All of the above cast, along with Chazelle, were onstage Monday night for the Academy Q&A moderated by Chapman film school dean and former Hollywood Reporter editor Stephen Galloway.

Chazelle, who first started thinking of the idea a decade and a half ago, said, “The initial germ of [‘Babylon’] was… getting to know the particulars of this early pre-history of Hollywood, the American history of Los Angeles as a city, I remember one moment…reading about this weird phenomenon where, toward the end of the ’20s, there was this rash of suicides, deaths that seemed that they could’ve been suicidal, drug overdoses, a little bit coalescing with the cresting of a drug epidemic going on at the time, and I started to dig into it and was curious as to why, and found it coincided with a transition that I’d seen treated in movies like ‘Singin’ in the Rain,’ which was the transition from silent to sound. It gave this kind of brutal face to it that I was not used to seeing.”

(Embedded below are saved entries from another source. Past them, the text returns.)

== trial 51 ==
==> flow/design.v (excerpt) <==
module TPU(
    clk,
    rst_n,
    in_valid,
    K,
    M,
    N,
    busy,
    A_wr_en,
    A_index,
    A_data_in,
    A_data_out,
    B_wr_en,
    B_index,
    B_data_in,
    B_data_out,
    C_wr_en,
    C_index,
    C_data_in,
    C_data_out
);
input               clk;
input               rst_n;
input               in_valid;
input [7:0]         K;
input [7:0]         M;
input [7:0]         N;
output reg          busy;
output reg          A_wr_en;
output reg [15:0]   A_index;
output reg [31:0]   A_data_in;
input      [31:0]   A_data_out;
output reg          B_wr_en;
output reg [15:0]   B_index;
output reg [31:0]   B_data_in;
input      [31:0]   B_data_out;
output reg          C_wr_en;
output reg [15:0]   C_index;
output reg [127:0]  C_data_in;
input      [127:0]  C_data_out;
integer i, j;
reg     done;
wire [7:0]      east_out[3:0][3:0];
wire [7:0]      south_out[3:0][3:0];
wire [127:0]    result[3:0];
reg [7:0]   A_data_reg [3:0][3:0];
reg [7:0]   B_data_reg [3:0][3:0];
reg [15:0]  counter;
reg [7:0]   K_reg, M_per_compute, M_reg, N_per_compute, N_reg;
reg [7:0]   M_div, M_mod, N_div, N_mod;
reg [7:0]   row_grp, col_grp;
PE P00(clk, rst_n, done, A_data_reg[0][0], B_data_reg[0][0], east_out[0][0], south_out[0][0], result[0][127:96]);
PE P01(clk, rst_n, done, east_out[0][0], B_data_reg[1][0], east_out[0][1], south_out[0][1], result[0][95:64]);
PE P02(clk, rst_n, done, east_out[0][1], B_data_reg[2][0], east_out[0][2], south_out[0][2], result[0][63:32]);
PE P03(clk, rst_n, done, east_out[0][2], B_data_reg[3][0], east_out[0][3], south_out[0][3], result[0][31:0]);
  ...
clock: 8.37 ns
lec_check: 0
cap_margin: 20
core_margin: 2
core_utilization: 71
cts_cluster_size: 32
max_routing_layer: met4
slew_margin: 20
run.sh (not shown) runs the stock make flow with config.mk's settings and CLKGATE_MAP_FILE=.
The flow for trial 51 finished, though final verification flagged setup timing.
Input-level comparison between build 3 and trial 51:
diff --git a/flow/config.mk b/flow/config.mk
--- a/flow/config.mk
+++ b/flow/config.mk
@@ -8,6 +8,4 @@
 export CAP_MARGIN = 20
 export CORE_MARGIN = 2
-export CORE_UTILIZATION = 71
-export CTS_CLUSTER_SIZE = 32
-export MAX_ROUTING_LAYER = met4
+export CORE_UTILIZATION = 19
 export SLEW_MARGIN = 20
==> flow/constraint.sdc <==
create_clock -name core_clock -period 9.85 [get_ports {clk}]
set_input_delay 1.9700 -clock core_clock [delete_from_list [all_inputs] [get_ports {clk}]]
set_output_delay 1.9700 -clock core_clock [all_outputs]
set_load 0.01 [all_outputs]
## What came out
Build 3 finished every step from synthesis to the final layout, and the layout passed the timing, DRC and antenna checks. Comparing maximum fanout along the worst path for trial 51 and build 3, the smaller number came from build 3. Measured against each other, trial 51 and build 3 differ in hold slack, the higher figure coming from build 3. Compare trial 51 and build 3 | overall power after layout lower: build 3. Summary — largest vdd supply drop, build 3 relative to trial 51: higher, by about 30%. Taking trial 51 as the reference point, the layout-stage area growth over the synthesis result of build 3 rises by 4.1 points.

========
Starting RTL as in the previous note.
Design TPU, start of the top module:
module TPU(
    clk,
    rst_n,
    in_valid,
    K,
    M,
    N,
    busy,
    A_wr_en,
    A_index,
    A_data_in,
    A_data_out,
    B_wr_en,
    B_index,
    B_data_in,
    B_data_out,
    C_wr_en,
    C_index,
    C_data_in,
    C_data_out
);
Settings: LEC_CHECK=0, CAP_MARGIN=20, CORE_MARGIN=2, CORE_UTILIZATION=40, SLEW_MARGIN=20; clock period 9.85 ns.
Edit:
CAP_MARGIN = 15   (was 20)
CORE_UTILIZATION = 72   (was 40)
CTS_CLUSTER_SIZE = 32   (was unset)
SETUP_SLACK_MARGIN = 1.22   (was unset)
clock period = 6.84 ns   (was 9.85 ns; I/O delays follow)
With this change the flow finished but fails on setup timing.
Cell count is lower by a little under a tenth.
Total power is higher by well over a third.
Count of clock-buffer cells in the layout is lower by 19.
Critical path depth is higher by 2.
Setup slack is worse by 1.4 ns.
Combinational power is higher by well over a third.
Routed wire length is higher by a few percent.
Flip-flop count stays the same.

An early cut of the movie totaled over four hours, and what darlings Chazelle had to sacrifice, the filmmaker pointed out to his actors. “It was a big meal of a screenplay,” he said. “We had a whole trip to Mexico,” Margot Robbie said. “There were heaps of stuff.” There was also a “marinara food fight” involving Robbie and Smart’s characters left on the cutting room floor.

“My first question to Damien was, ‘Great, great, great. What’s going to get cut?” Brad Pitt said of first receiving the screenplay. Chazelle told him, “Nothing. I’m going to pace this thing a minute a page, and it pretty much turns out that way.”

“Terrified and excited” by the script, Robbie based her fictional character partly on Clara Bow and said that while she loves Nelly “so much,” “She’s so exhausting. She took everything from me. I had written on the front of my script, ‘Demand their full attention always.’ She did it to me. She demanded everything physically and emotionally.”

Robbie’s character whirls and writhes her way through one outrageous set piece after another in a manic performance that recalls the men of “Wolf of Wall Street” and also something on the level of Elizabeth Taylor in “Who’s Afraid of Virginia Woolf?” at least according to co-star Eric Roberts, who plays her sycophantic stage-manager father.

“By the end of the first week of shooting, I came home to my husband and said, ‘This is the hardest I’ve ever worked.’ This movie is something,” Robbie said. “Damien expects so much from you as an actor. We did our first take, and I gave it a lot. I went big on the first take… Damien comes up to me, twirling his hair as he does, which means that you haven’t given him what he needs yet, and goes, ‘Yeah, that was great. Just need way more.’ ‘More than what I just did?’ ‘Way more than that.’ That was indicative of the entire experience.”